The disintegration of civilization is a common vehicle for dramatic conflict in post-apocalyptic sagas. Under stress, the humans all go feral and revert to savagery.
Neither human history nor human nature lends any measure of credibility to that scenario. We like civilization. When it is damaged we don't abandon it, we repair it. In times of catastrophe we typically draw together. We rescue and protect each other. When our technology goes down, we restore it.
Pathogen is a story of human survival. To escape extinction in a dying world, the surviving human population must rely on technology and on each other. When humans are imperiled, they look first to other humans for salvation. Putting one’s faith in nature assumes that nature is always on your side. We are not ambivalent on the issue of our own extinction. If natural selection is making a terrible mistake, we will exercise our option to correct it.
James William (Jim) McMurtray was born in the Mississippi Delta in 1945. He worked as a science teacher and planetarium director before serving 20 years as a contractor to NASA's Education Division. During this period he presented lectures and workshops on NASA astronomy and space science missions throughout the United States and in Mexico, Venezuela, and Puerto Rico.
In 1984-1985 he was an instructor in NASA's Space Flight Participant Program, conducting seminars for the 114 candidates of the original Teacher in Space Project. In 2004, McMurtray presented testimony to the President's Commission on Implementation of US Space Exploration Policy, (Moon, Mars and Beyond) He is the retired Executive Director of the National Alliance of State Science and Mathematics Coalitions in Washington, DC in 2009 and continues to serve NASSMC as Senior Policy Advisor.

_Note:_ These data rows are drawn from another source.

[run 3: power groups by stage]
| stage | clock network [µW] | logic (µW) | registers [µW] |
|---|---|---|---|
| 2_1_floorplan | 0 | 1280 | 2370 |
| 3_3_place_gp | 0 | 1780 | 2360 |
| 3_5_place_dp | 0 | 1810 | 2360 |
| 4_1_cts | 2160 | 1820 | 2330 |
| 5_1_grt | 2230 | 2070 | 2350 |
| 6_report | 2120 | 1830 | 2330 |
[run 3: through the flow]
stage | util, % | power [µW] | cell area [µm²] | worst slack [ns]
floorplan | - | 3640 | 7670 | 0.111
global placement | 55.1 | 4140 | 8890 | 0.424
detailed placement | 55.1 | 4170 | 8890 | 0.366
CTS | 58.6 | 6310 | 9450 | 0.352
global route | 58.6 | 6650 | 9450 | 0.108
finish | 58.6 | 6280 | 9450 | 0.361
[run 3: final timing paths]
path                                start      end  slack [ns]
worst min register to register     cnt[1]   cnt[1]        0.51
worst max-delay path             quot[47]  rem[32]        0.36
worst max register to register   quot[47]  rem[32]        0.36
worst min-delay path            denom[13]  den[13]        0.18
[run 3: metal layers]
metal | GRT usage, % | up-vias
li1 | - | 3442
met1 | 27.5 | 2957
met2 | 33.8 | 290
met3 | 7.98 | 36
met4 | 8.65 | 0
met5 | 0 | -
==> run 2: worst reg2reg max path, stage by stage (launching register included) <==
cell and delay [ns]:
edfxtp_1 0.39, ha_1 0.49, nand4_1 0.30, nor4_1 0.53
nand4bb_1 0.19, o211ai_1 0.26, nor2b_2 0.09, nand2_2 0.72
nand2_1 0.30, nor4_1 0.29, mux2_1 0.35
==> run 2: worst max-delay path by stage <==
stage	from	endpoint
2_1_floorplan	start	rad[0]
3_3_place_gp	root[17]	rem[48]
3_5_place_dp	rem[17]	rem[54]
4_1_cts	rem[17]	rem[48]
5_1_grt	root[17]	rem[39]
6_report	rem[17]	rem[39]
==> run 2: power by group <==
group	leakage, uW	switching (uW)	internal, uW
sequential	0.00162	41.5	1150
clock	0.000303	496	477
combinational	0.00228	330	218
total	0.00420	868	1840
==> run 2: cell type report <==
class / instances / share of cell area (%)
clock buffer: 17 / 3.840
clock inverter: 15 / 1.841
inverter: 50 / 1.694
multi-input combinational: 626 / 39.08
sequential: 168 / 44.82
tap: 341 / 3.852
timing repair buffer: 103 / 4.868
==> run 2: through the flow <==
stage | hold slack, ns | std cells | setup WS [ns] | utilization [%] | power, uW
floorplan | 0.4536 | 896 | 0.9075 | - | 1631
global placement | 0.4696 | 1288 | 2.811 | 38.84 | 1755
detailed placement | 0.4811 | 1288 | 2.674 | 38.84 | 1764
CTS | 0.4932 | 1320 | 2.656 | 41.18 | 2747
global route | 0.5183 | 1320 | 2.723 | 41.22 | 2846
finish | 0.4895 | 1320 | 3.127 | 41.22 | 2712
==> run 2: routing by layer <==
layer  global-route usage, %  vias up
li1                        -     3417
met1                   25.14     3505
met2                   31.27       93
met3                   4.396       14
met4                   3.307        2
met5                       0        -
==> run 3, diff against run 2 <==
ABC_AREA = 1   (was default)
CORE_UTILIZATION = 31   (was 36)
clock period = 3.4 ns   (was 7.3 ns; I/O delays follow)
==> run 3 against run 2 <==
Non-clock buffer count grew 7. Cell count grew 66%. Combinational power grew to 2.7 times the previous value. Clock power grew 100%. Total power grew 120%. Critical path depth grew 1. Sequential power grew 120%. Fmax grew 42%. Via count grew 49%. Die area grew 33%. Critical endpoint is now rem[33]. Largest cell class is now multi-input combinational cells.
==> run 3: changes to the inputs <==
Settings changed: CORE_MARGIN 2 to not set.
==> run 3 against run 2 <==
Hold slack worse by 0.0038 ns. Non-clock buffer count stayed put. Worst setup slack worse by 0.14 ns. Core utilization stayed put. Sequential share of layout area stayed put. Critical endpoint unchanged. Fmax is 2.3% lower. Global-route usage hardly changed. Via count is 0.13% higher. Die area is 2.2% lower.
$ cat config.mk
export PLATFORM = sky130hd
export DESIGN_NAME = swm_cell
export DESIGN_NICKNAME = d
export VERILOG_FILES = /design/src/swm_pkg.sv /design/src/swm_cell.sv
export SDC_FILE = /design/constraint.sdc
export NUM_CORES = 1
export LEC_CHECK = 0
export BUFFER_PORTS_ARGS = -buffer_cell sky130_fd_sc_hd__buf_2
export CORE_MARGIN = 3
export CORE_UTILIZATION = 48
export DETAILED_ROUTE_END_ITERATION = 12
export PLACE_DENSITY = 0.82
export SETUP_SLACK_MARGIN = 0.3
export SLEW_MARGIN = 30
export SYNTH_ARGS = -nofsm -noshare
export SYNTH_HDL_FRONTEND = slang
export SYNTH_SLANG_ARGS = --single-unit
$ cat constraint.sdc
create_clock -name clk -period 5.95 [get_ports clk]
set_input_delay 0 -clock clk [delete_from_list [all_inputs] [get_ports clk]]
set_output_delay 0 -clock clk [all_outputs]
set_load 0.02 [all_outputs]
$ cat src/swm_pkg.sv
// ----------------------------------------------------------------------------
// swm_pkg
// shared widths, defaults and cell link types of the sliding window median
// ----------------------------------------------------------------------------
package swm_pkg;

  localparam int SAMPLE_W           = 32;
  localparam int MEDIAN_W           = 33;
  localparam int CFG_W              = 7;
  localparam int WINDOW_MAX_DEFAULT = 64;
  localparam logic [CFG_W-1:0] WINDOW_RESET = 7'd3;

  // flags one cell shows its neighbors
  typedef struct packed {
    logic le;    // holds a kept sample not above the incoming one
    logic gone;  // at or right of the removed slot
  } link_flags_t;

  // per-transfer control broadcast to every cell
  typedef struct packed {
    logic take;  // sample transfer this cycle
    logic full;  // window full, oldest sample leaves
  } step_ctl_t;

endpackage

$ cat src/swm_cell.sv
// ----------------------------------------------------------------------------
// swm_cell
// one slot of the sorted chain: holds a sample and its age, shifts with
// its neighbors on removal of the oldest sample and insertion of the new one
// ----------------------------------------------------------------------------
module swm_cell #(
  parameter int AGE_W = 6
) (
  input  logic                                clk,
  input  swm_pkg::step_ctl_t                  ctl,
  input  logic                                valid,
  input  logic                                gone,
  input  logic [AGE_W-1:0]                    oldest_age,
  input  logic signed [swm_pkg::SAMPLE_W-1:0] sample,
  input  logic signed [swm_pkg::SAMPLE_W-1:0] left_value,
  input  logic [AGE_W-1:0]                    left_age,
  input  swm_pkg::link_flags_t                left_flags,
  input  logic signed [swm_pkg::SAMPLE_W-1:0] right_value,
  input  logic [AGE_W-1:0]                    right_age,
  input  swm_pkg::link_flags_t                right_flags,
  output logic signed [swm_pkg::SAMPLE_W-1:0] value,
  output logic [AGE_W-1:0]                    age,
  output logic                                le,
  output logic                                del
);

  logic signed [swm_pkg::SAMPLE_W-1:0] own_value_c;
  logic signed [swm_pkg::SAMPLE_W-1:0] lft_value_c;
  logic signed [swm_pkg::SAMPLE_W-1:0] value_next;
  logic [AGE_W-1:0]                    own_age_c;
  logic [AGE_W-1:0]                    lft_age_c;
  logic [AGE_W-1:0]                    age_next;
  logic                                own_le_c;
  logic                                lft_le_c;

  assign del = ctl.full && valid && (age == oldest_age);
  assign le  = valid && !del && (value <= sample);

  // view of this slot and the left slot once the oldest sample is gone
  always_comb begin
    own_value_c = gone ? right_value     : value;
    own_age_c   = gone ? right_age       : age;
    own_le_c    = gone ? right_flags.le  : le;
    lft_value_c = left_flags.gone ? value : left_value;
    lft_age_c   = left_flags.gone ? age   : left_age;
    lft_le_c    = left_flags.gone ? le    : left_flags.le;
    if (own_le_c) begin
      value_next = own_value_c;
      age_next   = own_age_c + AGE_W'(1);
    end else if (lft_le_c) begin
      value_next = sample;
      age_next   = '0;
    end else begin
      value_next = lft_value_c;
      age_next   = lft_age_c + AGE_W'(1);
    end
  end

  always_ff @(posedge clk) begin
    if (ctl.take) begin
      value <= value_next;
      age   <= age_next;
    end
  end

endmodule

Yosys cells after proc, flatten, opt, wreduce, memory -nomap -nowiden
Index checks and enable logic that the tools add are counted.
Storage, ports and cells
  bits in registers: 38
  bits of input ports: 123
  output and inout bits: 40
  logic and storage cells: 24
Cells by class
  add/sub/neg operators: 2
  magnitude comparators: 1
  eq/ne operators: 3
  mux-type cells: 10
  reductions and logical operators: 6
Operators with widths (number)
  2-to-1 mux 32 bit: 4
  less-or-equal comparator 32 bit: 1
  2-to-1 mux 6 bit: 4
  adder 6 x 1 -> 6 bit (second input constant): 2
  equality test 6 bit: 1
  logical AND 1 bit: 4
  != test 3 x 1 -> 1 bit (second input constant): 1
  AND reduction 3 bit: 1
  2-to-1 mux 1 bit: 2
  != test 2 bit (second input constant): 1
  logical NOT 1 bit: 1

Logic depth before layout (Yosys ltp)
Gate-level depths: netlist of the first run.
  depth in word-level cells: 8
  mapped depth: 12

Worst setup path after synthesis of the first run
OpenSTA, ideal clock, no wires.
  kind: register to register
  start: reg value[15] in the netlist's numbering
  end: reg value[0] in the netlist's numbering, enable pin
  arrival time: 4.654 ns
  required time: 5.479 ns
  slack: 0.826 ns
  cell stages (with the launch flop): 10
  path buffers: 0
  cells stage by stage: edfxtp_1 ha_1 nand4_1 nor4_1 a21boi_1 o31ai_2 a31o_2 and2_4 or2_2 a21boi_0
On the way
  cells in the longest elaborated chain, start to end: 5
RTL lines
  start: declaration: line swm_cell.sv:21  | output logic signed [swm_pkg::SAMPLE_W-1:0] value,
  start signal: assignment: line swm_cell.sv:61  | value <= value_next;
  less-or-equal comparator 32 bit (*): line swm_cell.sv:37  | assign le = valid && !del && (value <= sample);
  logical AND 1 bit (*): line swm_cell.sv:37
  via le: line swm_cell.sv:23  | output logic le,
  2-to-1 mux 1 bit, on equally long branches: line swm_cell.sv:43, swm_cell.sv:46
  != test 3 x 1 -> 1 bit (no line) or != test 2 bit (tied branches)
  AND reduction 3 bit (no line) (*)
The timed path passes the listed nets; every way through them passes the cells marked *.
A chain may end at the register's enable or synchronous reset.

Worst setup path after layout of the first run
  start: reg value[31] in the netlist's numbering
  end: reg value[19] in the netlist's numbering (data pin)
On the way
  cells in the longest elaborated chain, start to end: 5
RTL lines
  less-or-equal comparator 32 bit (*): line swm_cell.sv:37
  logical AND 1 bit (*): line swm_cell.sv:37
  2-to-1 mux 1 bit: line swm_cell.sv:46  | lft_le_c = left_flags.gone ? le : left_flags.le;
  2-to-1 mux 32 bit: line swm_cell.sv:50  | end else if (lft_le_c) begin
  2-to-1 mux 32 bit (*): line swm_cell.sv:47  | if (own_le_c) begin
  via value_next, one bit: line swm_cell.sv:29  | logic signed [swm_pkg::SAMPLE_W-1:0] value_next;
Marked as above.
`config.mk`:
```
export PLATFORM = sky130hd
export DESIGN_NAME = pfp_mul
export DESIGN_NICKNAME = d
export VERILOG_FILES = /design/src/rtl/pfp_pkg.sv /design/src/rtl/pfp_mul.sv
export SDC_FILE = /design/constraint.sdc
export NUM_CORES = 2
export LEC_CHECK = 0
export BUFFER_PORTS_ARGS = -buffer_cell sky130_fd_sc_hd__buf_4
export CORE_UTILIZATION = 55
export DETAILED_ROUTE_END_ITERATION = 8
export PLACE_DENSITY = 0.82
export SLEW_MARGIN = 20
export SYNTH_ARGS = -nofsm -noshare
export SYNTH_HDL_FRONTEND = slang
export SYNTH_SLANG_ARGS = --single-unit
```
`constraint.sdc`:
```
create_clock -name clock -period 10.6 [get_ports clock]
set_clock_uncertainty 0.1 [all_clocks]
set_input_delay 1.06 -clock clock [delete_from_list [all_inputs] [get_ports clock]]
set_output_delay 1.06 -clock clock [all_outputs]
set_load 0.02 [all_outputs]
```
`src/rtl/pfp_pkg.sv`:
```
// Shared types, constants and helpers for the polyline projection block.
package pfp_pkg;

   localparam logic signed [31:0] SAT_HI = 32'sh7FFF_FFFF;
   localparam logic signed [31:0] SAT_LO = 32'sh8000_0000;
   localparam int unsigned TOL_W = 10;

   typedef struct packed {
      logic        [33:0] len;
      logic        [31:0] st;
      logic signed [31:0] y;
      logic signed [31:0] x;
   } vtx_type;

   typedef enum logic [4:0] {
      ST_IDLE,
      ST_APP_MX,
      ST_APP_MY,
      ST_APP_SQ,
      ST_Q_RD0,
      ST_Q_LD0,
      ST_Q_RD,
      ST_Q_LD,
      ST_Q_CHK,
      ST_M_DXPX,
      ST_M_DYPY,
      ST_D_DOT,
      ST_M_DXPY,
      ST_M_DYPX,
      ST_D_CRS,
      ST_M_SQA,
      ST_M_SQB,
      ST_CMP,
      ST_NEXT,
      ST_FIN_SQ,
      ST_FIN
   } state_type;

   typedef enum logic [1:0] {
      RG_START,
      RG_END,
      RG_FOOT
   } region_type;

   function automatic logic [35:0] mag_of(input logic signed [36:0] v);
      logic signed [36:0] n;
      n = -v;
      return v[36] ? n[35:0] : v[35:0];
   endfunction

   function automatic logic [31:0] sat32(input logic signed [38:0] v);
      if (v > 39'(SAT_HI)) begin
         return SAT_HI;
      end else if (v < 39'(SAT_LO)) begin
         return SAT_LO;
      end
      return v[31:0];
   endfunction

endpackage

```
`src/rtl/pfp_mul.sv`:
```
// Two-pass 36x36 unsigned multiplier, 18 multiplier bits per pass.
module pfp_mul
   import pfp_pkg::*;
(
   input  logic        clock,
   input  logic        reset,
   input  logic        start,
   input  logic [35:0] a,
   input  logic [35:0] b,
   output logic        done,
   output logic [71:0] prod
);

   logic [35:0] a_ff, b_ff;
   logic [71:0] acc_ff;
   logic [1:0]  ph_ff;
   logic        done_ff;
   logic [53:0] pp;

   assign pp = (ph_ff == 2'd1) ? a_ff * b_ff[17:0] : a_ff * b_ff[35:18];

   always_ff @(posedge clock) begin
      if (reset) begin
         ph_ff   <= 2'd0;
         done_ff <= 1'b0;
      end else begin
         done_ff <= (ph_ff == 2'd2);
         if (start) begin
            ph_ff <= 2'd1;
         end else if (ph_ff == 2'd1) begin
            ph_ff <= 2'd2;
         end else begin
            ph_ff <= 2'd0;
         end
      end
      if (start) begin
         a_ff <= a;
         b_ff <= b;
      end
      if (ph_ff == 2'd1) begin
         acc_ff <= 72'(pp);
      end else if (ph_ff == 2'd2) begin
         acc_ff <= acc_ff + {pp, 18'b0};
      end
   end

   assign done = done_ff;
   assign prod = acc_ff;

endmodule

```
==> impl_metrics.env <==
export IMPL_cp_depth=35
export IMPL_seq_area_frac_synth=0.0863
export IMPL_worst_setup_hold_path_clk_slew_ns=0.08
export IMPL_setup_worst_path_class="register to register"
export IMPL_finalNetCount=7049
export IMPL_drt_pass1_iter_count=6
export IMPL_crit_path_start_kind="register"
export IMPL_initial_core_util=0.559
export IMPL_numPlacedInstances=6700
export IMPL_vias_per_cell=5.67
export IMPL_syn_avg_cell_area_um2=8.70
export IMPL_maximum_fanout_along_the_worst_path=26
export IMPL_wl_per_cell_um=19.8
export IMPL_chipWidth_um=300
export IMPL_cp_num_buf_inv=4
export IMPL_most_common_layout_cells="inv_1 (1,371), fa_1 (1,089), nand2_1 (1,045)"
export IMPL_holdBufCountCts=0
export IMPL_cpPeakStageDelay_ns=0.69
export IMPL_synth_seq_cells=147
export IMPL_synth_cell_type_count=71
export IMPL_timing_hold_worst_class="register to register"
export IMPL_synthesis_area_mm2=0.0487
export IMPL_drive_gt1_frac=0.0598
export IMPL_first_pass_grt_wire_length_um=212000
export IMPL_detail_route_antenna_nets=0
export IMPL_synthesized_nets=7075
export IMPL_floorplan_core_area_mm2=0.0872
export IMPL_fillerInstances=7304
export IMPL_fp_dieH_um=300
export IMPL_timing_critical_path_required_ns=10.92
export IMPL_place_congestion=0.970
export IMPL_place_worst_setup_slack_ns=0.365
export IMPL_netlist_instances=5599
export IMPL_h_tree_depth=4
export IMPL_tightestPinTransition_ns=1.23
export IMPL_critPathCaptureType="register"
export IMPL_grt_ovfl_total=0
export IMPL_clkLatencyLatePin_ns=0.53
export IMPL_worstPathArrival_ns=10.64
export IMPL_grt_setup_unrepaired="false"
export IMPL_track_usage=0.307
export IMPL_placement_rows=108
export IMPL_cts_max_path_bufs=2
export IMPL_layout_commonest_cell="inv_1"
export IMPL_r2r_start="a_ff[11]$_DFFE_PP_"
export IMPL_drt_drc_violations_left=0
export IMPL_run_status="completed"
export IMPL_cts_root_buf="clkbuf_16"
export IMPL_area_occupied_by_multi_input_gates_mm2=0.0381
export IMPL_clock_sink_count=147
export IMPL_final_cells=6743
export IMPL_maxCapViolations=0
export IMPL_setup_violations_final=0
export IMPL_pin_count=148
export IMPL_dpl_hpwl_um=109000
export IMPL_timing_max_transition_violations_final=0
export IMPL_drt_total_wl_um=134000
export IMPL_timing_slew_headroom=0.180
export IMPL_worstHoldStart="prod[69]$_SDFFE_PP0P_"
export IMPL_cts_inserted_buffers=17
export IMPL_finalCritPeriodShare=0.974
export IMPL_seqCellArea_mm2=0.00420
export IMPL_yosys_warnings=0
export IMPL_setup_slack_after_layout_ns=0.280
export IMPL_hold_viol_final=0
export IMPL_crit_slowest_cell="edfxtp_1"
export IMPL_dominantRegCellSynth="edfxtp_1"
export IMPL_r2r_worst_path_cells=35
export IMPL_timing_final_crit_period_ns=10.32
export IMPL_pin_count_of_the_biggest_net_entering_global_routing=70
export IMPL_port_buffers=147
export IMPL_grt_pass1_vias=40000
export IMPL_route_vias_total=38200
export IMPL_timing_critical_path_from="a_ff[11]$_DFFE_PP_"
export IMPL_kind_of_cell_with_the_highest_combined_delay_on_the_critical_path="compound AO/OA/AOI/OAI gates"
export IMPL_antenna_violations_before_repair=6
export IMPL_totalNegativeSetupSlack_ns=0
export IMPL_worst_hold_path_num_cells=2
export IMPL_fin_worst_hold_slack_ns=0.440
export IMPL_dr_first_iter_drc_count=3253
export IMPL_floorplan_die_area_mm2=0.0897
export IMPL_clock_tree_from_tritoncts="built"
export IMPL_critical_path_top_cell_by_count="fa_1"
export IMPL_synth_async_reset_ratio=0
export IMPL_count_of_flip_flops_with_a_built_in_enable_after_synthesis=126
export IMPL_fmax_ghz=0.0969
export IMPL_areaGrowthSynthToFinish_pct=6.23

McMurtray has written two novels, Accountable (2014) and The Ice and the Stars (2009). He is the author of Barbarian Science, a humorous book on science literacy in America, (1999), and Starlight, a nationally distributed planetarium show on the physics of stars (1981). McMurtray still writes and speaks on systems thinking and structural reform in science, technology, and mathematics education. He builds boats -- some that fit in bottles and some that you can sit in. He and his wife Donna live in Annandale, VA. They have five grown children and seven grandchildren for whom he sometimes makes up bedtime stories.